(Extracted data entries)
════

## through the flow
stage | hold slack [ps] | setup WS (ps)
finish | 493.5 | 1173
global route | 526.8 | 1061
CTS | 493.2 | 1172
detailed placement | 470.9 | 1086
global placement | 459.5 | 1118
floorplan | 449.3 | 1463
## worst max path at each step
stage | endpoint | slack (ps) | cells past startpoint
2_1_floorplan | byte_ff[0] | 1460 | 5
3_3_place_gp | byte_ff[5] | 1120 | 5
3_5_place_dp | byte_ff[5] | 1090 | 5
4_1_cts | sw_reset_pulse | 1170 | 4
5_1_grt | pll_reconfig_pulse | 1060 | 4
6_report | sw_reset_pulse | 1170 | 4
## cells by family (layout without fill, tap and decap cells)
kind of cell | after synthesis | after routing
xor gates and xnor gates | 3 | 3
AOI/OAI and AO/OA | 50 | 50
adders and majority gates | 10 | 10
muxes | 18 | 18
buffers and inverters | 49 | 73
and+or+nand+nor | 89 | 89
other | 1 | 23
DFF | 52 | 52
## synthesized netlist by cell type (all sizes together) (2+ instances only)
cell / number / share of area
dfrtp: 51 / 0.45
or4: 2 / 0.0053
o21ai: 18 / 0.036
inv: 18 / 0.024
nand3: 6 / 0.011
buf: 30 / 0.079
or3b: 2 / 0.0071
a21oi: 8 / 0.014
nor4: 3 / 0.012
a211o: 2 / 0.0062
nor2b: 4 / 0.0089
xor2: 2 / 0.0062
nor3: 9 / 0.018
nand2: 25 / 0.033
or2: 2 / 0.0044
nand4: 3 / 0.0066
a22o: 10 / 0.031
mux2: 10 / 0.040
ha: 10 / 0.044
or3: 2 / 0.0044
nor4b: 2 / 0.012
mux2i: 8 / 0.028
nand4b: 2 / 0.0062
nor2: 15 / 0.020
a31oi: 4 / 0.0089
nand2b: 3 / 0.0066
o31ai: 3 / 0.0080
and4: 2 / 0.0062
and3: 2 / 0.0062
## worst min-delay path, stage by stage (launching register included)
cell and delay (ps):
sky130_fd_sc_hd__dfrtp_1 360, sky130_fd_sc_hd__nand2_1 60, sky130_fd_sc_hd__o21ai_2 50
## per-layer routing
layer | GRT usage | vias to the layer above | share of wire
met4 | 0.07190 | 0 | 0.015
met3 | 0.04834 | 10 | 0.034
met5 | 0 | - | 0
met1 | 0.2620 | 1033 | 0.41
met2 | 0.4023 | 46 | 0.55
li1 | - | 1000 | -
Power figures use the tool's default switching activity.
### src/prcctl_pkg.sv
`default_nettype none

// Shared constants for the punched card reader controller.
package prcctl_pkg;

    // Instruction fields and event pulse gate bits.
    localparam logic [2:0] IOT_OPCODE = 3'h6; // Input-output transfer opcode, octal 6.
    localparam logic [5:0] DEV_COLUMN = 6'h33; // Device select octal 63, column commands.
    localparam logic [5:0] DEV_CARD = 6'h37; // Device select octal 67, card commands.
    localparam int DEV_MSB = 8; // Top bit of the device select field.
    localparam int DEV_LSB = 3; // Bottom bit of the device select field.
    localparam int GATE_P1 = 0; // Instruction bit 11 gates event pulse 1.
    localparam int GATE_P2 = 1; // Instruction bit 10 gates event pulse 2.
    localparam int GATE_P3 = 2; // Instruction bit 9 gates event pulse 3.

    // Column layout: bit 11 is row 12, bit 10 row 11, bit 9 row 0, bit 9-n row n.
    localparam int COL_W = 12; // Rows on a card.
    localparam int CHAR_W = 6; // Width of a decoded character.
    localparam int ROW12_BIT = 11; // Position of row 12.
    localparam int ROW11_BIT = 10; // Position of row 11.
    localparam int ROW0_BIT = 9; // Position of row 0.
    localparam int ROW8_BIT = 1; // Position of row 8.
    localparam logic [1:0] ZONE_NONE = 2'h0; // No zone punch.
    localparam logic [1:0] ZONE_ZERO = 2'h1; // Zone punch in row 0.
    localparam logic [1:0] ZONE_ELEVEN = 2'h2; // Zone punch in row 11.
    localparam logic [1:0] ZONE_TWELVE = 2'h3; // Zone punch in row 12.
    localparam logic [3:0] DIGIT_ZERO = 4'hA; // Lone row 0 reads as digit ten.
    localparam logic [3:0] DIGIT_EIGHT = 4'h8; // Row 8 added to another digit.

    // Card geometry, buffering and synchronisers.
    localparam int COLUMNS_PER_CARD = 80; // Columns delivered per card.
    localparam int CNT_W = 7; // Width of the column counter.
    localparam int FIFO_DEPTH = 4; // Columns buffered between reader and flag.
    localparam int SYNC_STAGES = 3; // Flip-flops on each pin input.

    // Column read deadline.
    localparam real CLK_MHZ = 200.0; // Clock rate.
    localparam real COLUMN_LIMIT_MS = 1.4; // Deadline in milliseconds.
    localparam int COLUMN_LIMIT_CYCLES = int'($floor(COLUMN_LIMIT_MS * 1000.0 * CLK_MHZ));
    localparam int TIMER_W = 19; // Wide enough for the deadline count.

    // Reset values.
    localparam logic NRDY_RESET = 1'b1; // Reader counts as not ready until seen.
    localparam logic [2:0] NRDY_SYNC_RESET = 3'h7; // Synchroniser matches that value.

endpackage : prcctl_pkg

`default_nettype wire

### src/prcctl_decode.sv
`default_nettype none

// Turns a twelve-row column image into a six-bit character: zone in the top two bits,
// digit row in the low four. Row 8 with a digit row from 1 to 7 adds eight to it.
module prcctl_decode (
    input wire logic [prcctl_pkg::COL_W-1:0] col, // Column image, bit 11 is row 12.
    output logic [prcctl_pkg::CHAR_W-1:0] code // Decoded character.
);
    logic [1:0] zone; // Zone part.
    logic [3:0] digit; // Digit part.
    logic found; // A digit row from 1 to 7 was seen.

    // Lowest punched digit row wins, so a mispunch still yields one defined code.
    always_comb
    begin
        zone = prcctl_pkg::ZONE_NONE;
        digit = 4'h0;
        found = 1'b0;
        for (int n = 1; n <= 7; n++)
        begin
            if (col[prcctl_pkg::ROW0_BIT - n] && !found)
            begin
                digit = 4'(n);
                found = 1'b1;
            end
        end
        // Row 8 alone is digit eight; with a digit row from 1 to 7 it adds eight.
        if (col[prcctl_pkg::ROW8_BIT])
        begin
            digit = digit + prcctl_pkg::DIGIT_EIGHT;
        end
        else if (col[0] && !found)
        begin
            digit = 4'h9;
        end
        // Zone rows: 12 over 11 over 0; a lone 0 punch is a digit.
        if (col[prcctl_pkg::ROW12_BIT])
        begin
            zone = prcctl_pkg::ZONE_TWELVE;
        end
        else if (col[prcctl_pkg::ROW11_BIT])
        begin
            zone = prcctl_pkg::ZONE_ELEVEN;
        end
        else if (col[prcctl_pkg::ROW0_BIT] && digit != 4'h0)
        begin
            zone = prcctl_pkg::ZONE_ZERO;
        end
        else if (col[prcctl_pkg::ROW0_BIT])
        begin
            digit = prcctl_pkg::DIGIT_ZERO;
        end
        code = {zone, digit};
    end
endmodule // prcctl_decode

`default_nettype wire

### src/prcctl_fifo.sv
`default_nettype none

// Small first-in first-out buffer with valid and ready on both sides.
module prcctl_fifo #(
    parameter int W = 12,
    parameter int DEPTH = 4
) (
    input wire logic clk, // Clock.
    input wire logic rst_b, // Asynchronous reset, active low.
    input wire logic in_valid, // Writer offers a word.
    output logic in_ready, // Buffer has room.
    input wire logic [W-1:0] in_data, // Word offered.
    output logic out_valid, // Buffer holds a word.
    input wire logic out_ready, // Reader takes the word.
    output logic [W-1:0] out_data // Oldest word.
);
    localparam int AW = $clog2(DEPTH); // Address width.

    // Storage and pointers; an extra pointer bit tells full from empty.
    typedef struct packed {
        logic [DEPTH-1:0][W-1:0] mem;
        logic [AW:0] wr;
        logic [AW:0] rd;
    } prcctl_fifo_state_type;

    prcctl_fifo_state_type s_q; // Present state.
    prcctl_fifo_state_type s_d; // Next state.
    logic do_wr; // A word enters this cycle.
    logic do_rd; // A word leaves this cycle.

    // Full when pointers differ only in the top bit; empty when equal.
    always_comb
    begin
        in_ready = (s_q.wr ^ s_q.rd) != {1'b1, {AW{1'b0}}};
        out_valid = s_q.wr != s_q.rd;
        out_data = s_q.mem[s_q.rd[AW-1:0]];
        do_wr = in_valid && in_ready;
        do_rd = out_valid && out_ready;
        s_d = s_q;
        if (do_wr)
        begin
            s_d.mem[s_q.wr[AW-1:0]] = in_data;
            s_d.wr = s_q.wr + 1'b1;
        end
        if (do_rd)
        begin
            s_d.rd = s_q.rd + 1'b1;
        end
    end

    // State register.
    always_ff @(posedge clk or negedge rst_b)
    begin
        if (!rst_b)
        begin
            s_q <= '0;
        end
        else
        begin
            s_q <= s_d;
        end
    end
endmodule // prcctl_fifo

`default_nettype wire

### src/prcctl_top.sv
// Behaviour
// - Commands only in fetch with opcode 6.
// - One select reads all 80 columns.
// - Punched hole reads one, blank zero.
// - Column ready raises flag and interrupt.
// - Card leaving raises finished flag, interrupt.
// - Not-ready status gathers faults, skip-testable.
// - Selects ignored while reader not ready.
// - Not-ready gives no interrupt, program-uncleared.
// - 6631 pulse 1 skips on column ready.
// - 6632 pulse 2 ORs character, clears flag.
// - 6634 pulse 3 ORs raw column, clears.
// - 6671 pulse 1 skips on card finished.
// - Each command completes within one instruction.
// - 6672 when ready skips, starts, clears finished; no pick while a card is still in the track.
// - 6674 pulse 3 clears card finished.
`default_nettype none

module prcctl_top #(
    parameter int COLUMN_LIMIT_CYCLES = prcctl_pkg::COLUMN_LIMIT_CYCLES
) (
    input wire logic CLK, // System clock, 200 MHz.
    input wire logic RST_B, // Asynchronous reset, active low.
    input wire logic FETCH, // Processor is in the fetch state.
    input wire logic [2:0] OPCODE_HOLDER, // Opcode held by the processor.
    input wire logic [11:0] INSTR_WORD, // Whole instruction, bit 0 is instruction bit 11.
    input wire logic EVENT_PULSE_1, // First event pulse, one cycle.
    input wire logic EVENT_PULSE_2, // Second event pulse, one cycle.
    input wire logic EVENT_PULSE_3, // Third event pulse, one cycle.
    input wire logic READER_NOT_READY_PIN, // Reader fault summary, asynchronous.
    input wire logic COLUMN_STROBE_PIN, // Rises when a column is sensed.
    input wire logic [11:0] COLUMN_ROWS_PIN, // Sensed rows, bit 11 is row 12.
    input wire logic CARD_LEFT_PIN, // Rises when the card leaves the station.
    output logic SKIP_REQUEST, // Advance the program counter, one cycle.
    output logic WORKING_REGISTER_OR_EN, // Merge data into the working register.
    output logic [11:0] WORKING_REGISTER_OR, // Data to be merged.
    output logic START_CARD, // Pick a card from the hopper, one cycle.
    output logic COLUMN_READY, // Column-ready flag.
    output logic CARD_FINISHED, // Card-finished flag.
    output logic READER_NOT_READY, // Synchronised not-ready status.
    output logic INTERRUPT_REQUEST, // Program interrupt request.
    output logic COLUMN_ACCEPT, // Column buffer has room.
    output logic DATA_LOST, // A column was dropped, one cycle.
    output logic [6:0] COLUMNS_SEEN // Columns sensed on the current card.
);

    // Whole controller state; the sync fields are pin synchronisers, index 0 first.
    typedef struct packed {
        logic [2:0] nrdy_s;
        logic [2:0] strb_s;
        logic [2:0] left_s;
        logic [2:0][11:0] rows_s;
        logic nrdy_q;
        logic strb_q;
        logic left_q;
        logic [11:0] col_q;
        logic col_ready_q;
        logic card_done_q;
        logic left_pend_q;
        logic moving_q;
        logic [prcctl_pkg::CNT_W-1:0] cnt_q;
        logic [prcctl_pkg::TIMER_W-1:0] wait_q;
        logic skip_q;
        logic start_q;
        logic acc_en_q;
        logic [11:0] acc_q;
        logic lost_q;
    } prcctl_state_type;

    prcctl_state_type s_q; // Present state.
    prcctl_state_type s_d; // Next state.
    logic [5:0] dev; // Device select field of the instruction.
    logic iot_now; // An input-output transfer instruction is under way.
    logic col_cmd; // It addresses the column device.
    logic card_cmd; // It addresses the card device.
    logic strb_edge; // A new column was sensed.
    logic left_edge; // The card just left the station.
    logic push_valid; // Column offered to the buffer.
    logic push_ready; // Buffer has room.
    logic pop_valid; // Buffer holds a column.
    logic pop_ready; // Holding register takes a column.
    logic [11:0] pop_data; // Oldest buffered column.
    logic [5:0] char_code; // Current column as a character.
    logic [prcctl_pkg::TIMER_W-1:0] limit; // Deadline count at register width.

    assign limit = prcctl_pkg::TIMER_W'(COLUMN_LIMIT_CYCLES - 1);

    // Columns waiting for software; COLUMN_ACCEPT shows the room left.
    prcctl_fifo #(
        .W(prcctl_pkg::COL_W),
        .DEPTH(prcctl_pkg::FIFO_DEPTH)
    ) u_fifo (
        .clk(CLK),
        .rst_b(RST_B),
        .in_valid(push_valid),
        .in_ready(push_ready),
        .in_data(s_q.rows_s[2]),
        .out_valid(pop_valid),
        .out_ready(pop_ready),
        .out_data(pop_data)
    );

    // Character form of the column held for software.
    prcctl_decode u_decode (
        .col(s_q.col_q),
        .code(char_code)
    );

    // Command decode and pin edges.
    always_comb
    begin
        dev = INSTR_WORD[prcctl_pkg::DEV_MSB:prcctl_pkg::DEV_LSB];
        iot_now = FETCH && (OPCODE_HOLDER == prcctl_pkg::IOT_OPCODE);
        col_cmd = iot_now && (dev == prcctl_pkg::DEV_COLUMN);
        card_cmd = iot_now && (dev == prcctl_pkg::DEV_CARD);
        // A pin change counts only once the second and third stages agree.
        strb_edge = (s_q.strb_s[1] == s_q.strb_s[2]) && s_q.strb_s[2] && !s_q.strb_q;
        left_edge = (s_q.left_s[1] == s_q.left_s[2]) && s_q.left_s[2] && !s_q.left_q;
        push_valid = strb_edge && s_q.moving_q
            && (s_q.cnt_q < prcctl_pkg::CNT_W'(prcctl_pkg::COLUMNS_PER_CARD));
        // Refill only between column instructions, so pulses 2 and 3 see one column.
        pop_ready = !s_q.col_ready_q && !col_cmd;
    end

    // Next-state logic for the whole controller.
    always_comb
    begin
        s_d = s_q;
        // Output pulses last a single cycle.
        s_d.skip_q = 1'b0;
        s_d.start_q = 1'b0;
        s_d.acc_en_q = 1'b0;
        s_d.lost_q = 1'b0;

        // Pin synchronisers; stage 0 feeds only stage 1.
        s_d.nrdy_s = {s_q.nrdy_s[1:0], READER_NOT_READY_PIN};
        s_d.strb_s = {s_q.strb_s[1:0], COLUMN_STROBE_PIN};
        s_d.left_s = {s_q.left_s[1:0], CARD_LEFT_PIN};
        s_d.rows_s = {s_q.rows_s[1:0], COLUMN_ROWS_PIN};

        if (s_q.nrdy_s[1] == s_q.nrdy_s[2])
        begin
            s_d.nrdy_q = s_q.nrdy_s[2];
        end
        if (s_q.strb_s[1] == s_q.strb_s[2])
        begin
            s_d.strb_q = s_q.strb_s[2];
        end
        if (s_q.left_s[1] == s_q.left_s[2])
        begin
            s_d.left_q = s_q.left_s[2];
        end

        // Count each sensed column; a full buffer drops it and reports it.
        if (push_valid)
        begin
            s_d.cnt_q = s_q.cnt_q + 1'b1;
            if (!push_ready)
            begin
                s_d.lost_q = 1'b1;
            end
        end

        // Card leaves: stop accepting columns and finish once the buffer drains.
        if (left_edge && s_q.moving_q)
        begin
            s_d.moving_q = 1'b0;
            s_d.left_pend_q = 1'b1;
        end

        if (s_q.col_ready_q)
        begin
            s_d.wait_q = s_q.wait_q + 1'b1;
            if (s_q.wait_q >= limit)
            begin
                s_d.col_ready_q = 1'b0;
                s_d.lost_q = 1'b1;
            end
        end

        // Column device commands; each gate bit enables one event pulse.
        if (col_cmd)
        begin
            if (EVENT_PULSE_1 && INSTR_WORD[prcctl_pkg::GATE_P1] && s_q.col_ready_q)
            begin
                s_d.skip_q = 1'b1;
            end
            // character into bits 6 to 11
            if (EVENT_PULSE_2 && INSTR_WORD[prcctl_pkg::GATE_P2])
            begin
                s_d.acc_q = {6'h00, char_code};
                s_d.acc_en_q = 1'b1;
                s_d.col_ready_q = 1'b0;
            end
            if (EVENT_PULSE_3 && INSTR_WORD[prcctl_pkg::GATE_P3])
            begin
                s_d.acc_q = s_q.col_q;
                s_d.acc_en_q = 1'b1;
                s_d.col_ready_q = 1'b0;
            end
        end

        // Card device commands.
        if (card_cmd)
        begin
            if (EVENT_PULSE_1 && INSTR_WORD[prcctl_pkg::GATE_P1] && s_q.card_done_q)
            begin
                s_d.skip_q = 1'b1;
            end
            if (EVENT_PULSE_2 && INSTR_WORD[prcctl_pkg::GATE_P2] && !s_q.nrdy_q)
            begin
                s_d.skip_q = 1'b1;
                s_d.card_done_q = 1'b0;
                // A card already in the track keeps running; no second pick.
                if (!s_q.moving_q && !s_q.left_pend_q)
                begin
                    s_d.start_q = 1'b1;
                    s_d.moving_q = 1'b1;
                    s_d.cnt_q = '0;
                end
            end
            if (EVENT_PULSE_3 && INSTR_WORD[prcctl_pkg::GATE_P3])
            begin
                s_d.card_done_q = 1'b0;
            end
        end

        if (pop_valid && pop_ready)
        begin
            s_d.col_q = pop_data;
            s_d.col_ready_q = 1'b1;
            s_d.wait_q = '0;
        end

        // card finished flag rises
        // After the clears, so an arriving finish wins.
        if (s_q.left_pend_q && !pop_valid)
        begin
            s_d.left_pend_q = 1'b0;
            s_d.card_done_q = 1'b1;
        end
    end

    // State register.
    // flags clear at reset
    always_ff @(posedge CLK or negedge RST_B)
    begin
        if (!RST_B)
        begin
            s_q <= '0;
            s_q.nrdy_s <= prcctl_pkg::NRDY_SYNC_RESET;
            s_q.nrdy_q <= prcctl_pkg::NRDY_RESET;
        end
        else
        begin
            s_q <= s_d;
        end
    end

    // Outputs; each answer is registered a cycle after its pulse.
    // answer within the instruction
    always_comb
    begin
        SKIP_REQUEST = s_q.skip_q;
        WORKING_REGISTER_OR_EN = s_q.acc_en_q;
        WORKING_REGISTER_OR = s_q.acc_q;
        START_CARD = s_q.start_q;
        COLUMN_READY = s_q.col_ready_q;
        CARD_FINISHED = s_q.card_done_q;
        READER_NOT_READY = s_q.nrdy_q;
        INTERRUPT_REQUEST = s_q.col_ready_q || s_q.card_done_q;
        COLUMN_ACCEPT = push_ready;
        DATA_LOST = s_q.lost_q;
        COLUMNS_SEEN = s_q.cnt_q;
    end

endmodule // prcctl_top

`default_nettype wire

════

**Aim of the task:** Beginning of the records through the line with "and+or+nand+nor | 89 | 89": return that span exactly and stop there.

**Reply to the exercise:**
## through the flow
stage | hold slack [ps] | setup WS (ps)
finish | 493.5 | 1173
global route | 526.8 | 1061
CTS | 493.2 | 1172
detailed placement | 470.9 | 1086
global placement | 459.5 | 1118
floorplan | 449.3 | 1463
## worst max path at each step
stage | endpoint | slack (ps) | cells past startpoint
2_1_floorplan | byte_ff[0] | 1460 | 5
3_3_place_gp | byte_ff[5] | 1120 | 5
3_5_place_dp | byte_ff[5] | 1090 | 5
4_1_cts | sw_reset_pulse | 1170 | 4
5_1_grt | pll_reconfig_pulse | 1060 | 4
6_report | sw_reset_pulse | 1170 | 4
## cells by family (layout without fill, tap and decap cells)
kind of cell | after synthesis | after routing
xor gates and xnor gates | 3 | 3
AOI/OAI and AO/OA | 50 | 50
adders and majority gates | 10 | 10
muxes | 18 | 18
buffers and inverters | 49 | 73
and+or+nand+nor | 89 | 89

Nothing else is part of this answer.